Probiotics and Preservatives

Hi there, 

I am currently doing a cosmetic chemistry course and have a formulation project underway. I don't have the full formulation thought out yet but I would like to use a Lactobacillus Ferment Lysate in my formula. My question is more general in terms of formulations:

Do you use a preservative like propylene glycol etc. when there are probiotics in the formula? If not, do you formulate under heavy (more than normal) sterilized conditions?

Thanks

Comments

  • PerryPerry Administrator, Professional Chemist
    What are you hoping the lactobacillus ferment lysate will do in the formula?

    Propylene glycol is not a preservative.  You need to use a proper antimicrobial preservative like parabens, formaldehyde donors, phenoxyethanol, etc.

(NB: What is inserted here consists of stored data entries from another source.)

This design comes from an exercise in tuning for small area and a short achievable clock period on the open sky130 flow, not from production work. The RTL was checked by simulation tests, not by an equivalence proof against the original design. Power figures rest on the tool's default switching activity, not on a simulated workload.

`flow/design.v`:
```
module ahb_bus_matrix
(
  input HBUSREQx0,
  input HBUSREQx1,
  input HBUSREQx2,
  input HBUSREQx3,
  input HLOCKx0,
  input HLOCKx1,
  input HLOCKx2,
  input HLOCKx3,
  input [1:0] HTRANSx0,
  input [1:0] HTRANSx1,
  input [1:0] HTRANSx2,
  input [1:0] HTRANSx3,
  input [31:0] HADDRx0,
  input [31:0] HADDRx1,
  input [31:0] HADDRx2,
  input [31:0] HADDRx3,
  input HWRITEx0,
  input HWRITEx1,
  input HWRITEx2,
  input HWRITEx3,
  input [2:0] HSIZEx0,
  input [2:0] HSIZEx1,
  input [2:0] HSIZEx2,
  input [2:0] HSIZEx3,
  input [2:0] HBURSTx0,
  input [2:0] HBURSTx1,
  input [2:0] HBURSTx2,
  input [2:0] HBURSTx3,
  input [31:0] HWDATAx0,
  input [31:0] HWDATAx1,
  input [31:0] HWDATAx2,
  input [31:0] HWDATAx3,
  input HREADYx0,
  input HREADYx1,
  input HREADYx2,
  input HREADYx3,
  input HREADYx4,
  input HREADYx5,
  input HREADYx6,
  input [1:0] HRESPx0,
  input [1:0] HRESPx1,
  input [1:0] HRESPx2,
  input [1:0] HRESPx3,
  input [1:0] HRESPx4,
  input [1:0] HRESPx5,
  input [1:0] HRESPx6,
  input [31:0] HRDATAx0,
  input [31:0] HRDATAx1,
  input [31:0] HRDATAx2,
  input [31:0] HRDATAx3,
  input [31:0] HRDATAx4,
  input [31:0] HRDATAx5,
  input [31:0] HRDATAx6, 
  input [3:0] HSPLITx0,
  input [3:0] HSPLITx1,
  input [3:0] HSPLITx2,
  input [3:0] HSPLITx3,
  input [3:0] HSPLITx4,
  input [3:0] HSPLITx5,
  input [3:0] HSPLITx6,
  output HGRANTx0,
  output HGRANTx1,
  output HGRANTx2,
  output HGRANTx3,
  output HSELx0,
  output HSELx1,
  output HSELx2,
  output HSELx3,
  output HSELx4,
  output HSELx5,
  output HSELx6,
  input HRESETn,
  input HCLK,
  output [1:0] HTRANS,
  output [31:0] HADDR,
  output HWRITE,
  output [2:0] HSIZE,
  output [2:0] HBURST,
  output [31:0] HWDATA,
  output HREADY,
  output [1:0] HRESP,
  output [31:0] HRDATA,
  output [3:0] HMASTER,
  output HMASTLOCK
);
reg [1:0] grant_x;     
reg [3:0] hm_x;        
reg [1:0] hmd;         
reg       fixlen;      
reg       split_q;     
reg       retry_q;     
reg [5:0] count;       
reg [3:0] mask_n;      
wire [1:0] grant    = grant_x ^ 2'b01;
wire [3:0] hm_oh    = hm_x ^ 4'b0010;
wire [3:0] req_mask = ~mask_n;
wire a0 = hm_oh[0];
wire a1 = hm_oh[1];
wire a2 = hm_oh[2];
wire a3 = hm_oh[3];
assign HADDR  = ({32{a0}} & HADDRx0)  | ({32{a1}} & HADDRx1)  |
                ({32{a2}} & HADDRx2)  | ({32{a3}} & HADDRx3);
assign HWRITE = (a0 & HWRITEx0) | (a1 & HWRITEx1) |
                (a2 & HWRITEx2) | (a3 & HWRITEx3);
assign HTRANS = ({2{a0}} & HTRANSx0) | ({2{a1}} & HTRANSx1) |
                ({2{a2}} & HTRANSx2) | ({2{a3}} & HTRANSx3);
assign HSIZE  = ({3{a0}} & HSIZEx0)  | ({3{a1}} & HSIZEx1)  |
                ({3{a2}} & HSIZEx2)  | ({3{a3}} & HSIZEx3);
assign HBURST = ({3{a0}} & HBURSTx0) | ({3{a1}} & HBURSTx1) |
                ({3{a2}} & HBURSTx2) | ({3{a3}} & HBURSTx3);
wire [1:0] hm = {a2 | a3, a1 | a3};
wire d0 = (hmd == 2'd0);
wire d1 = (hmd == 2'd1);
wire d2 = (hmd == 2'd2);
wire d3 = (hmd == 2'd3);
assign HWDATA = ({32{d0}} & HWDATAx0) | ({32{d1}} & HWDATAx1) |
                ({32{d2}} & HWDATAx2) | ({32{d3}} & HWDATAx3);
function [6:0] dec;
  input [3:0] a;
  begin
    dec[0] = a[3] | (a[2:0] == 3'd0) | (a[2:0] == 3'd7);
    dec[1] = (a == 4'h1);
    dec[2] = (a == 4'h2);
    dec[3] = (a == 4'h3);
    dec[4] = (a == 4'h4);
    dec[5] = (a == 4'h5);
    dec[6] = (a == 4'h6);
  end
endfunction
wire [6:0] dm0 = dec(HADDRx0[31:28]);
wire [6:0] dm1 = dec(HADDRx1[31:28]);
wire [6:0] dm2 = dec(HADDRx2[31:28]);
wire [6:0] dm3 = dec(HADDRx3[31:28]);
wire [6:0] hsel = ({7{a0}} & dm0) | ({7{a1}} & dm1) |
                  ({7{a2}} & dm2) | ({7{a3}} & dm3);
assign {HSELx6, HSELx5, HSELx4, HSELx3, HSELx2, HSELx1, HSELx0} = hsel;
reg [6:0] ss_x;
wire [6:0] ss_oh = ss_x ^ 7'b0000001;
always @(posedge HCLK or negedge HRESETn) begin
  if (!HRESETn)     ss_x <= 7'd0;
  else if (HREADY)  ss_x <= hsel ^ 7'b0000001;
end
wire s0 = ss_oh[0];
wire s1 = ss_oh[1];
wire s2 = ss_oh[2];
wire s3 = ss_oh[3];
wire s4 = ss_oh[4];
wire s5 = ss_oh[5];
wire s6 = ss_oh[6];
assign HRDATA = ({32{s0}} & HRDATAx0) | ({32{s1}} & HRDATAx1) |
                ({32{s2}} & HRDATAx2) | ({32{s3}} & HRDATAx3) |
                ({32{s4}} & HRDATAx4) | ({32{s5}} & HRDATAx5) |
                ({32{s6}} & HRDATAx6);
assign HRESP  = ({2{s0}} & HRESPx0) | ({2{s1}} & HRESPx1) |
                ({2{s2}} & HRESPx2) | ({2{s3}} & HRESPx3) |
                ({2{s4}} & HRESPx4) | ({2{s5}} & HRESPx5) |
                ({2{s6}} & HRESPx6);
assign HREADY = (s0 & HREADYx0) | (s1 & HREADYx1) |
                (s2 & HREADYx2) | (s3 & HREADYx3) |
                (s4 & HREADYx4) | (s5 & HREADYx5) |
                (s6 & HREADYx6);
wire g0 = (grant == 2'd0);
wire g1 = (grant == 2'd1);
wire g2 = (grant == 2'd2);
wire g3 = (grant == 2'd3);
assign HGRANTx0 = g0;
assign HGRANTx1 = g1;
assign HGRANTx2 = g2;
assign HGRANTx3 = g3;
wire locked = (g0 & HLOCKx0) | (g1 & HLOCKx1) | (g2 & HLOCKx2) | (g3 & HLOCKx3);
assign HMASTLOCK = locked;
assign HMASTER   = {2'b00, hm};
wire busreq = (g0 & HBUSREQx0) | (g1 & HBUSREQx1) | (g2 & HBUSREQx2) | (g3 & HBUSREQx3);
wire t_idle   = (HTRANS == 2'b00);
wire t_busy   = (HTRANS == 2'b01);
wire t_nonseq = (HTRANS == 2'b10);
wire t_seq    = (HTRANS == 2'b11);
reg [5:0] next_count;
always @(*) begin
  case (HTRANS)
    2'b10: begin
      case (HBURST)
        3'b000: next_count = HREADY ? 6'h0 : 6'h1;
        3'b001:   next_count = 6'h20;
        3'b010,
        3'b011:  next_count = HREADY ? 6'h3 : 6'h4;
        3'b100,
        3'b101:  next_count = HREADY ? 6'h7 : 6'h8;
        default:        next_count = HREADY ? 6'hf : 6'h10;
      endcase
    end
    2'b01: next_count = count;
    2'b00: next_count = 6'h0;
    default:      next_count = (HREADY && !count[5]) ? count - 6'd1 : count;
  endcase
end
always @(posedge HCLK or negedge HRESETn) begin
  if (!HRESETn) count <= 6'h0;
  else          count <= next_count;
end
wire cnt_le1 = t_nonseq ? (HBURST == 3'b000) :
               (t_seq && HREADY && !count[5]) ? (count[5:2] == 4'd0 && count[1:0] != 2'd0 && count[1:0] != 2'd3) :
               (count[5:1] == 5'd0);
wire degrant = !busreq | t_idle | (fixlen & !locked & cnt_le1) | split_q | retry_q;
wire resp_split = (HRESP == 2'b11);
wire to_dummy = (locked & resp_split) |
                (g1 & resp_split & !HBUSREQx2 & !HBUSREQx3) |
                (req_mask == 4'b0);
wire [1:0] next_grant = (HBUSREQx3 & req_mask[3]) ? 2'd3 :
                        (HBUSREQx2 & req_mask[2]) ? 2'd2 : 2'd1;
always @(posedge HCLK or negedge HRESETn) begin
  if (!HRESETn)      grant_x <= 2'd0;
  else if (to_dummy) grant_x <= 2'd0 ^ 2'b01;
  else if (degrant)  grant_x <= next_grant ^ 2'b01;
end
wire [3:0] grant_oh = {g3, g2, g1, g0};
always @(posedge HCLK or negedge HRESETn) begin
  if (!HRESETn) begin
    hm_x <= 4'd0;
    hmd  <= 2'd0;
  end else if (HREADY) begin
    hm_x <= grant_oh ^ 4'b0010;
    hmd  <= hm;
  end
end
always @(posedge HCLK or negedge HRESETn) begin
  if (!HRESETn) begin
    fixlen  <= 1'b0;
    split_q <= 1'b0;
    retry_q <= 1'b0;
  end else begin
    fixlen  <= (HBURST != 3'b001);
    split_q <= resp_split;
    retry_q <= (HRESP == 2'b10);
  end
end
wire [3:0] hsplit = HSPLITx0 | HSPLITx1 | HSPLITx2 | HSPLITx3 |
                    HSPLITx4 | HSPLITx5 | HSPLITx6;
always @(posedge HCLK or negedge HRESETn) begin
  if (!HRESETn) mask_n <= 4'b0000;
  else          mask_n <= ~((req_mask | hsplit) & ~({4{split_q}} & hm_oh));
end
endmodule
```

    Lysates are by definition non-living and an antimicrobial preservative will not have any impact on them.
  • Bill_TogeBill_Toge Member, Professional Chemist
    Perry said:
    Propylene glycol is not a preservative.  You need to use a proper antimicrobial preservative like parabens, formaldehyde donors, phenoxyethanol, etc.
    it can be, at a sufficiently high level (15% or higher) - 1,2-diols have antimicrobial effects and the MIC decreases as the chain length increases
    UK based formulation chemist. Strongest subjects: hair styling, hair bleaches, hair dyes (oxidative and non-oxidative) I know some stuff about: EU regulations, emulsions (O/W and W/O), toothpaste, mouthwash, shampoos, other toiletries
  • PerryPerry Administrator, Professional Chemist
    @Bill_Toge - good point. 

    Speaking of MIC, do you know a source listing the MIC of common ingredients?

  • PharmaPharma Member, Pharmacist
    Perry said:
    ...Speaking of MIC, do you know a source listing the MIC of common ingredients?

    I know, it's an older thread but you might still appreciate an answer.
    There is not ONE MIC for a certain compound. Every antimicrobial has a one (or several depending on how it was determined) MIC for every microbial species or even every serovar/cultivar. Unfortunately, this means that there is no reliable listing. You'll find short list for antibiotics against common pathogens, though.
  • PerryPerry Administrator, Professional Chemist
    @Pharma - Thanks. I was curious and what you say makes sense. The whole notion of an MIC applicable to all microorganisms seemed dubious.

  • PharmaPharma Member, Pharmacist
    You're welcome.
    That's the reason why preservatives have recommended usage ranges/concentrations instead. These, however, are usually well above the MIC.